259635 | 10.06.2011 V. nr. 533 (Vl.P.): Watertoets - Buffering

SAUWENS Johan

nog niet verschenen in het Bulletin Vragen en Antwoorden - Zitting 2010-2011

De volgorde van prioritering voor de opvang en afvoer van hemelwater is opgenomen in titel II van Vlarem, meer bepaald in art. 4.2.1.3, par. 5 voor ingedeelde inrichtingen en in art. 6.2.2.1.2., par. 4 voor niet ingedeelde inrichtingen, in de gewestelijke stedenbouwkundige hemelwaterverordening van 01.10.2004, in doelstelling 6°a van art. 5 DIWB, en in het concept 'vasthouden-bergen-afvoeren' zoals dit is opgenomen in de Vlaamse waterbeleidsnota en in de bekkenbeheerplannen.

Deze bepalingen geven geen expliciete voorkeur voor bovengrondse of ondergrondse infiltratievoorzieningen of buffervoorzieningen. Bovengrondse voorzieningen genieten in sommige gevallen de voorkeur om redenen van flexibiliteit, robuustheid en duurzaamheid. Bovengrondse infiltratie- of buffervoorzieningen zijn bovendien beter toegankelijk, gemakkelijker te onderhouden, laten visuele controle toe en zijn gemakkelijker aanpasbaar of uitbreidbaar. Ze zijn veelal ook goedkoper dan ondergrondse constructies.

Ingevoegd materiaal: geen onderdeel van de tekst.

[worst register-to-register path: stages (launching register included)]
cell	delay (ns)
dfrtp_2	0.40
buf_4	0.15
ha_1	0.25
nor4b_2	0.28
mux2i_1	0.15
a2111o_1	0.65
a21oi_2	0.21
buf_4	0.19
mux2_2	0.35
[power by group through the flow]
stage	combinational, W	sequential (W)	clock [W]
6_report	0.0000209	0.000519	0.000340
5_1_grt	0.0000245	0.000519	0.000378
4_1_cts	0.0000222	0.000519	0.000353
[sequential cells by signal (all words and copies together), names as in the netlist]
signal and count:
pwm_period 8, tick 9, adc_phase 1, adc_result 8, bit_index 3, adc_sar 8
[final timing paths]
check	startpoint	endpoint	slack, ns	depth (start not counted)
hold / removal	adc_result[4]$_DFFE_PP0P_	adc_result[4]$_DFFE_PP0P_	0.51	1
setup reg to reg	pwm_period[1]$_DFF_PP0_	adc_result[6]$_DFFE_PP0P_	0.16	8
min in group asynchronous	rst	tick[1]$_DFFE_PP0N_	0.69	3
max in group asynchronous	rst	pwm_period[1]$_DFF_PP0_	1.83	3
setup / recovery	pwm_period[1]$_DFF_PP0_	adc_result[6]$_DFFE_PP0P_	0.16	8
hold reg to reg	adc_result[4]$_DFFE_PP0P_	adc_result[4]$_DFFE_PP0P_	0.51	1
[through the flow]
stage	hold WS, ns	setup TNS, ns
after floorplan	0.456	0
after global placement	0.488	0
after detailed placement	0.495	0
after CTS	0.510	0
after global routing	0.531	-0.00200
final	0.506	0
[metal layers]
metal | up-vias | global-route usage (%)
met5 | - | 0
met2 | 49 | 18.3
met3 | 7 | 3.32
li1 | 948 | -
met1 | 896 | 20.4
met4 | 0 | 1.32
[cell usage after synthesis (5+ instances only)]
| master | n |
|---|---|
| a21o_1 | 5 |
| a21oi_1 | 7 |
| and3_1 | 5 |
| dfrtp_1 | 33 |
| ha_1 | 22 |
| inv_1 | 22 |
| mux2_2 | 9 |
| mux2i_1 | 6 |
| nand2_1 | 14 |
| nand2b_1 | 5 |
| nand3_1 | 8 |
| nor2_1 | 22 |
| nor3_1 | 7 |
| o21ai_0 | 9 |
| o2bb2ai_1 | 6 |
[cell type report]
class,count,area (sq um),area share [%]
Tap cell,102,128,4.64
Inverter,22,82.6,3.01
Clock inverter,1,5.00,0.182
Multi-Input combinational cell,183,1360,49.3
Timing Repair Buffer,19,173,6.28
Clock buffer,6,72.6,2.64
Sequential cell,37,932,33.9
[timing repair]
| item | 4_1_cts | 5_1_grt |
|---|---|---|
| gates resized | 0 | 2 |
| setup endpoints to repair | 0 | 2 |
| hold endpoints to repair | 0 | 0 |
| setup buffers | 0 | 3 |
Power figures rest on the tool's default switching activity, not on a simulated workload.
<file path="flow/config.mk">
export PLATFORM = sky130hd
export DESIGN_NAME = sn74hc595_trio_seg8_driver
export DESIGN_NICKNAME = sn74hc595_trio_seg8_driver
export VERILOG_FILES = /design/flow/design.v
export SDC_FILE = /design/flow/constraint.sdc
export NUM_CORES = 4
export LEC_CHECK = 1
export CORE_UTILIZATION = 40
</file>
<file path="flow/constraint.sdc">
current_design sn74hc595_trio_seg8_driver

set clk_period 2.9
set clk_io_pct 0.2

create_clock -name clk0 -period $clk_period [get_ports {clk}]

set non_clock_inputs [all_inputs -no_clocks]
set_input_delay [expr $clk_period * $clk_io_pct] -clock clk0 $non_clock_inputs
set_output_delay [expr $clk_period * $clk_io_pct] -clock clk0 [all_outputs]
</file>
<file path="flow/design.v">
module sn74hc595_trio_seg8_driver(
    clk,
    rst_n,
    trigger,
    num0,
    num1,
    num2,
    clk_serial,
    data,
    load
);
    input clk;   
    input rst_n;   
    input trigger;   
    input [3:0] num0;   
    input [3:0] num1;   
    input [3:0] num2;   
    output clk_serial;   
    output data;   
    output load;   
    parameter STEP_LENGTH = 8'd250;   
    parameter POINT_POS = 2'd2;   
    localparam CHAR_0 = 8'b1100_0000;
    localparam CHAR_1 = 8'b1111_1001;
    localparam CHAR_2 = 8'b1010_0100;
    localparam CHAR_3 = 8'b1011_0000;
    localparam CHAR_4 = 8'b1001_1001;
    localparam CHAR_5 = 8'b1001_0010;
    localparam CHAR_6 = 8'b1000_0010;
    localparam CHAR_7 = 8'b1111_1000;
    localparam CHAR_8 = 8'b1000_0000;
    localparam CHAR_9 = 8'b1001_0000;
    localparam CHAR_POINT = 8'b0111_1111;   
    localparam CHAR_ON = 8'b1111_1111;   
    localparam CHAR_OFF = 8'b0000_0000;   
    wire clk;
    wire rst_n;
    wire trigger;
    wire [3:0] num0;
    wire [3:0] num1;
    wire [3:0] num2;
    reg clk_serial;
    reg load;
    reg data;
    reg [7:0] dec_temp [2:0];   
    reg [7:0] dec [2:0];   
    reg trigger_d0;   
    reg trigger_d1;
    reg [7:0] buff [2:0];   
    reg [13:0] cnt;
    always @(num0, num1, num2) begin
        case (num0)
            4'd1: dec_temp[0] = CHAR_1;
            4'd2: dec_temp[0] = CHAR_2;
            4'd3: dec_temp[0] = CHAR_3;
            4'd4: dec_temp[0] = CHAR_4;
            4'd5: dec_temp[0] = CHAR_5;
            4'd6: dec_temp[0] = CHAR_6;
            4'd7: dec_temp[0] = CHAR_7;
            4'd8: dec_temp[0] = CHAR_8;
            4'd9: dec_temp[0] = CHAR_9;
            default: dec_temp[0] = CHAR_0;
        endcase
        case (num1)
            4'd1: dec_temp[1] = CHAR_1;
            4'd2: dec_temp[1] = CHAR_2;
            4'd3: dec_temp[1] = CHAR_3;
            4'd4: dec_temp[1] = CHAR_4;
            4'd5: dec_temp[1] = CHAR_5;
            4'd6: dec_temp[1] = CHAR_6;
            4'd7: dec_temp[1] = CHAR_7;
            4'd8: dec_temp[1] = CHAR_8;
            4'd9: dec_temp[1] = CHAR_9;
            default: dec_temp[1] = CHAR_0;
        endcase
        case (num2)
            4'd1: dec_temp[2] = CHAR_1;
            4'd2: dec_temp[2] = CHAR_2;
            4'd3: dec_temp[2] = CHAR_3;
            4'd4: dec_temp[2] = CHAR_4;
            4'd5: dec_temp[2] = CHAR_5;
            4'd6: dec_temp[2] = CHAR_6;
            4'd7: dec_temp[2] = CHAR_7;
            4'd8: dec_temp[2] = CHAR_8;
            4'd9: dec_temp[2] = CHAR_9;
            default: dec_temp[2] = CHAR_0;
        endcase
        case (POINT_POS)
            2'd1: begin
                dec[0] <= dec_temp[0] & CHAR_POINT;
                dec[1] <= dec_temp[1];
                dec[2] <= dec_temp[2];
            end
            2'd2: begin
                dec[0] <= dec_temp[0];
                dec[1] <= dec_temp[1] & CHAR_POINT;
                dec[2] <= dec_temp[2];
            end
            2'd3: begin
                dec[0] <= dec_temp[0];
                dec[1] <= dec_temp[1];
                dec[2] <= dec_temp[2] & CHAR_POINT;
            end
            default: begin
                dec[0] <= dec_temp[0];
                dec[1] <= dec_temp[1];
                dec[2] <= dec_temp[2];
            end
        endcase
    end
    always @(negedge rst_n or posedge clk) begin
        if (~rst_n) begin
            trigger_d0 <= 1'b0;
            trigger_d1 <= 1'b0;
        end
        else begin
            trigger_d0 <= trigger;
            trigger_d1 <= trigger_d0;
        end
    end
    always @(negedge rst_n or posedge clk) begin
        if (~rst_n) begin
            buff[0] <= 8'b0;
            buff[1] <= 8'b0;
            buff[2] <= 8'b0;
        end
        else if (trigger_d0 & (~trigger_d1)) begin
            buff[0] <= dec[0];
            buff[1] <= dec[1];
            buff[2] <= dec[2];
        end
        else begin
            buff[0] <= buff[0];
            buff[1] <= buff[1];
            buff[2] <= buff[2];
        end
    end
    always @(negedge rst_n or posedge clk) begin
        if (~rst_n)
            cnt <= 14'b0;
        else if (trigger_d0 & (~trigger_d1))
            cnt <= 14'b0;
        else begin
            if (cnt < STEP_LENGTH * 48)
                cnt <= cnt + 1;
            else
                cnt <= cnt;
        end
    end
    always @(negedge rst_n or posedge clk) begin
        if (~rst_n)
            clk_serial <= 1'b0;
        else begin
            case (cnt)
                14'b0: clk_serial <= 1'b0;
                STEP_LENGTH * 1 - 1: clk_serial <= 1'b1;
                STEP_LENGTH * 2 - 1: clk_serial <= 1'b0;
                STEP_LENGTH * 3 - 1: clk_serial <= 1'b1;
                STEP_LENGTH * 4 - 1: clk_serial <= 1'b0;
                STEP_LENGTH * 5 - 1: clk_serial <= 1'b1;
                STEP_LENGTH * 6 - 1: clk_serial <= 1'b0;
                STEP_LENGTH * 7 - 1: clk_serial <= 1'b1;
                STEP_LENGTH * 8 - 1: clk_serial <= 1'b0;
                STEP_LENGTH * 9 - 1: clk_serial <= 1'b1;
                STEP_LENGTH * 10 - 1: clk_serial <= 1'b0;
                STEP_LENGTH * 11 - 1: clk_serial <= 1'b1;
                STEP_LENGTH * 12 - 1: clk_serial <= 1'b0;
                STEP_LENGTH * 13 - 1: clk_serial <= 1'b1;
                STEP_LENGTH * 14 - 1: clk_serial <= 1'b0;
                STEP_LENGTH * 15 - 1: clk_serial <= 1'b1;
                STEP_LENGTH * 16 - 1: clk_serial <= 1'b0;
                STEP_LENGTH * 17 - 1: clk_serial <= 1'b1;
                STEP_LENGTH * 18 - 1: clk_serial <= 1'b0;
                STEP_LENGTH * 19 - 1: clk_serial <= 1'b1;
                STEP_LENGTH * 20 - 1: clk_serial <= 1'b0;
                STEP_LENGTH * 21 - 1: clk_serial <= 1'b1;
                STEP_LENGTH * 22 - 1: clk_serial <= 1'b0;
                STEP_LENGTH * 23 - 1: clk_serial <= 1'b1;
                STEP_LENGTH * 24 - 1: clk_serial <= 1'b0;
                STEP_LENGTH * 25 - 1: clk_serial <= 1'b1;
                STEP_LENGTH * 26 - 1: clk_serial <= 1'b0;
                STEP_LENGTH * 27 - 1: clk_serial <= 1'b1;
                STEP_LENGTH * 28 - 1: clk_serial <= 1'b0;
                STEP_LENGTH * 29 - 1: clk_serial <= 1'b1;
                STEP_LENGTH * 30 - 1: clk_serial <= 1'b0;
                STEP_LENGTH * 31 - 1: clk_serial <= 1'b1;
                STEP_LENGTH * 32 - 1: clk_serial <= 1'b0;
                STEP_LENGTH * 33 - 1: clk_serial <= 1'b1;
                STEP_LENGTH * 34 - 1: clk_serial <= 1'b0;
                STEP_LENGTH * 35 - 1: clk_serial <= 1'b1;
                STEP_LENGTH * 36 - 1: clk_serial <= 1'b0;
                STEP_LENGTH * 37 - 1: clk_serial <= 1'b1;
                STEP_LENGTH * 38 - 1: clk_serial <= 1'b0;
                STEP_LENGTH * 39 - 1: clk_serial <= 1'b1;
                STEP_LENGTH * 40 - 1: clk_serial <= 1'b0;
                STEP_LENGTH * 41 - 1: clk_serial <= 1'b1;
                STEP_LENGTH * 42 - 1: clk_serial <= 1'b0;
                STEP_LENGTH * 43 - 1: clk_serial <= 1'b1;
                STEP_LENGTH * 44 - 1: clk_serial <= 1'b0;
                STEP_LENGTH * 45 - 1: clk_serial <= 1'b1;
                STEP_LENGTH * 46 - 1: clk_serial <= 1'b0;
                STEP_LENGTH * 47 - 1: clk_serial <= 1'b1;
                STEP_LENGTH * 48 - 1: clk_serial <= 1'b0;
                default: clk_serial <= clk_serial;
            endcase
        end
    end
    always @(negedge rst_n or posedge clk) begin
        if (~rst_n)
            data <= 1'b0;
        else begin
            case (cnt)
                14'b0: data <= buff[2][7];
                STEP_LENGTH * 2 - 1: data <= buff[2][6];
                STEP_LENGTH * 4 - 1: data <= buff[2][5];
                STEP_LENGTH * 6 - 1: data <= buff[2][4];
                STEP_LENGTH * 8 - 1: data <= buff[2][3];
                STEP_LENGTH * 10 - 1: data <= buff[2][2];
                STEP_LENGTH * 12 - 1: data <= buff[2][1];
                STEP_LENGTH * 14 - 1: data <= buff[2][0];
                STEP_LENGTH * 16 - 1: data <= buff[1][7];
                STEP_LENGTH * 18 - 1: data <= buff[1][6];
                STEP_LENGTH * 20 - 1: data <= buff[1][5];
                STEP_LENGTH * 22 - 1: data <= buff[1][4];
                STEP_LENGTH * 24 - 1: data <= buff[1][3];
                STEP_LENGTH * 26 - 1: data <= buff[1][2];
                STEP_LENGTH * 28 - 1: data <= buff[1][1];
                STEP_LENGTH * 30 - 1: data <= buff[1][0];
                STEP_LENGTH * 32 - 1: data <= buff[0][7];
                STEP_LENGTH * 34 - 1: data <= buff[0][6];
                STEP_LENGTH * 36 - 1: data <= buff[0][5];
                STEP_LENGTH * 38 - 1: data <= buff[0][4];
                STEP_LENGTH * 40 - 1: data <= buff[0][3];
                STEP_LENGTH * 42 - 1: data <= buff[0][2];
                STEP_LENGTH * 44 - 1: data <= buff[0][1];
                STEP_LENGTH * 46 - 1: data <= buff[0][0];
                default: data <= data;
            endcase
        end
    end
    always @(negedge rst_n or posedge clk) begin
        if (~rst_n)
            load <= 1'b0;
        else if (cnt == STEP_LENGTH * 48 - 1)
            load <= 1'b1;
        else
            load <= 1'b0;
    end
endmodule
</file>
<file path="flow/run.sh">
#!/bin/bash
# OpenROAD 26Q1-2900-gdf79404cd8, Yosys 0.63+post, stock flow scripts
make -C /OpenROAD-flow-scripts/flow DESIGN_CONFIG=/design/flow/config.mk WORK_HOME=/design/flow/orfs finish
</file>
==> summary.txt <==
Physical design

The run finished with clean final reports. For this block, the via count after detailed routing is 2790. Entering global routing, the biggest net connects 26 pins. The share of Yosys cell area claimed by the top area cell type stands at 0.3233. The row count stands at 32. The synthesized netlist contains 63 unique library cells. After detailed routing, the number of remaining DRC violations is 0. Among all stages on the critical path, the largest delay is contributed by dfrtp_1. Listed in order, past its start point the critical path passes or4b_4 -> or4b_4 -> a221oi_2 -> a21oi_1 -> o311ai_1 -> and3_1. The post-placement worst setup slack stands at 0.4710 ns. The wire length of the first global-routing pass stands at 13.63 mm. The total power after layout stands at 1.318 mW.

The total wire length stands at 7.981 mm. The warning total across the stage logs stands at 36. The final HPWL from detailed placement stands at 5.753 mm.

After routing, the total negative slack on setup checks comes to 0 ns. The repair_antennas step left the layout with diodes totalling 0. Sorting the synthesized cells by area gives the leading types as dfrtp_1 (32%), ha_1 (5.9%), nor2_1 (4.1%).

Detailed routing placed a total of 3.525 mm of wire on met2. The count of hold-fix buffers inserted at cts stands at 0. Leaving out fill and tap cells, the most frequent cells in the layout are dfrtp_1 (41), nor2_1 (35), nand2_1 (32). The number of warnings printed during yosys synthesis stands at 4. After detailed routing, the met3 layer carries 387 µm of wire.

STA classifies the critical path endpoint as a flip-flop. At the floorplan stage, the core utilization is reported as 0.4128. Counting flops with a built-in enable in the synthesized netlist gives 0. The area overhead of the layout relative to synthesis stands at 9.582%. The worst-case clock buffer depth stands at 2.

The biggest area contributor in the post-synthesis netlist is dfrtp_1. The number of antenna violations at the first check in global routing stands at 0. The worst max-slew margin expressed relative to the limit stands at 0.5033. After clock tree synthesis, the repair step resized 0 gates. According to the floorplan report, the total die area is 0.008293 mm². The number of cells in the yosys synthesis report stands at 381. According to the timing report, the arrival time at the worst endpoint equals 2.70 ns. Per the post-synthesis report, the number of cells in the design is 381. The core area stands at 0.007687 mm². For reference, the final report shows the max-slew violation count at 0. The script logs the ratio of routed vias to standard cells as 5.800. Per the GRT congestion report, total overflow comes to 0. The worst ir drop on vdd stands at 0.2074 mV. Summed over all routing layers, the global router reports a total usage of 0.2086. Among all flip-flop cells after synthesis, the most frequent one is dfrtp_1. Across the whole layout, storage elements account for 0.001026 mm². The final setup violation count stands at 0. The final setup skew stands at 0.007229 ns. Once the clock tree was built, the setup fixing pass inserted 0 buffers.

The detailed router used layers up to and including met4. The sum of routed wire segments on met1 stands at 3.963 mm. Counting stages on the worst path, the most repeated cell is or4b_4. At the pin with the least slew margin, the transition time is 0.7451 ns. The design area stands at 0.003477 mm². The post-synthesis instance area stands at 0.003173 mm². The I/O pin total stands at 18.

Looking at the critical path, the highest net fanout was 15. The power per cell area stands at 379.1 mW/mm². The highest clock frequency the design can meet stands at 0.4047 GHz. In this run the worst hold path is classified as in -> async.

The wire length per cell after detailed routing stands at 16.59 µm. Per the cell usage report, the commonest logic cell in the layout is dfrtp_1. TritonCTS built the clock tree. The vertical extent of the die stands at 91.07 µm. Across the run, the number of max-cap violations was 0. The synthesized design contains 41 register bits. The delay of the slowest cell on the worst path stands at 0.57 ns. The clock buffer count from CTS stands at 5.

The number of levels in the clock H-tree stands at 2. The critical path endpoint has a required time of 3.13 ns. The setup path with the least slack is of type reg -> reg. The total count of hold-check failures in the final report stands at 0. The post-layout worst setup margin stands at 0.4288 ns. The chip area in the Yosys report stands at 0.003173 mm².

The post-synthesis async set-or-reset flop share stands at 1.000. The final layout report lists a filler cell count of 741. The startpoint identified for the worst register-to-register timing path is cnt[3]$_DFFE_PN0P_. According to the timing report, the critical path is launched from cnt[3]$_DFFE_PN0P_. Of the available clock period, the critical path in the final layout requires 0.8521. Per the post-synthesis stats, the area per cell is 8.328 µm². The instance area after placement stands at 0.003403 mm². The global placement routability congestion stands at 0.9333.

The fraction of layout instances using a drive strength above 1 stands at 0.06069. Clock tree synthesis selected as its root buffer the cell clkbuf_8. The routed design could run at a clock period as short as 2.471 ns.

The final antenna-violating net count stands at 0. Hold timing on the final database bottoms out at a slack of 0.2058 ns. The width of the die stands at 91.07 µm. The first-pass iteration count of the detailed router stands at 4.

The share of the Yosys chip area taken by registers is 0.3233. The logic area stands at 0.001949 mm². According to the CTS report, the clock sink count is 41.

The port buffer count stands at 17. For this design the static power due to leakage is 1.374 nW. The number of global-route vias before repair stands at 2555. Setup repair after global routing left no endpoint under its margin. STA classifies the critical path startpoint as a flip-flop. Per the post-CTS timing run, clock transition at the registers of the reported paths is 0.08 ns.

The violation tally recorded at the end of detailed-routing iteration 0 is 283. The insertion delay at the late pin of the worst-skew pair stands at 0.29 ns.
-- cell usage after synthesis (8+ instances only) --
| cell type | n |
|---|---|
| nor4_1 | 11 |
| nor2_1 | 35 |
| nand2_1 | 32 |
| mux2i_1 | 8 |
| nand4_1 | 8 |
| inv_1 | 20 |
| ha_1 | 15 |
| a22o_1 | 8 |
| xnor2_1 | 11 |
| nand2b_1 | 9 |
| a21oi_1 | 10 |
| dfrtp_1 | 41 |
| clkbuf_1 | 31 |
| nor3_1 | 12 |
| o21ai_0 | 13 |
| nand3_1 | 11 |
| nor2b_1 | 8 |
-- per-stage QoR --
step / util / cells
floorplan: - / 381
global placement: 0.4427 / 475
CTS: 0.4523 / 481
global route: 0.4523 / 481
finish: 0.4523 / 481
detailed placement: 0.4427 / 475
-- flip-flops by register name (all words and copies together) (netlist names) --
name        cells
data            1
clk_serial      1
cnt            14
buff           22
trigger_d0      1
load            1
trigger_d1      1
-- routing by layer --
metal | up-vias | track usage
li1 | 1386 | -
met1 | 1302 | 0.3363
met2 | 92 | 0.3176
met3 | 10 | 0.02466
met4 | 0 | 0.02513
met5 | - | 0
-- worst max-delay path: cells and delay by family, from the launching register on --
kind             cells  cell delay [ns]
AND/OR/NAND/NOR      3             1.25
flip-flops           1             0.57
AND-OR/OR-AND        3             0.59
-- cells by family after synthesis --
kind of cell               count (synthesis)  share of synthesized area
DFF                                       41                     0.3233
muxes                                      9                    0.02879
adders and majority gates                 15                    0.05915
buffers and inverters                     53                    0.06309
and+or+nand+nor                          176                     0.3190
AOI/OAI and AO/OA                         73                     0.1680
xor gates and xnor gates                  14                    0.03864
-- final timing paths --
kind | to | slack [ns] | cells past startpoint
worst max-delay path | clk_serial$_DFFE_PN0P_ | 0.43 | 6
worst min-delay path | cnt[7]$_DFFE_PN0P_ | 0.21 | 1
worst max register to register | clk_serial$_DFFE_PN0P_ | 0.43 | 6
worst min register to register | trigger_d1$_DFF_PN0_ | 0.40 | 0
max in group asynchronous | buff[0][4]$_DFFE_PN0P_ | 2.03 | 2
min in group clk0 | trigger_d1$_DFF_PN0_ | 0.40 | 0
-- final cells by class --
cell class                      count  share of cell area
Clock buffer                        5             0.01979
Inverter                           20             0.02159
Clock inverter                      1            0.001439
Tap cell                          102             0.03670
Sequential cell                    41              0.2951
Timing Repair Buffer               25             0.06477
Multi-Input combinational cell    287              0.5606
-- report_power, final --
group / switching (mW) / internal (mW)
Clock: 0.185 / 0.158
Combinational: 0.153 / 0.121
Sequential: 0.0778 / 0.623
Power is estimated from default activity; no workload was simulated.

Een argument om toch te kiezen voor ondergrondse infiltratie of buffering is het gebrek aan bovengrondse ruimte. Ook in verstedelijkte omgeving is er bovengronds echter vaak voldoende ruimte voorhanden onder de vorm van bijvoorbeeld kleinschalige groene ruimten, restpercelen of andere onbebouwde zones. Het (deels) doorlatend maken en/of lokaal verlagen van verharde oppervlakken biedt vaak al een begin van oplossing voor het ruimteprobleem.

Een algemene verplichting voor bovengrondse constructies (de vraagsteller zegt dat de provincie Limburg altijd de stelling hanteert dat er open buffering moet doorgaan) lijkt echter niet verdedigbaar, wel het adviseren ervan in specifieke omstandigheden op basis van een afdoende motivatie vanwege de waterbeheerder in het kader van de watertoets.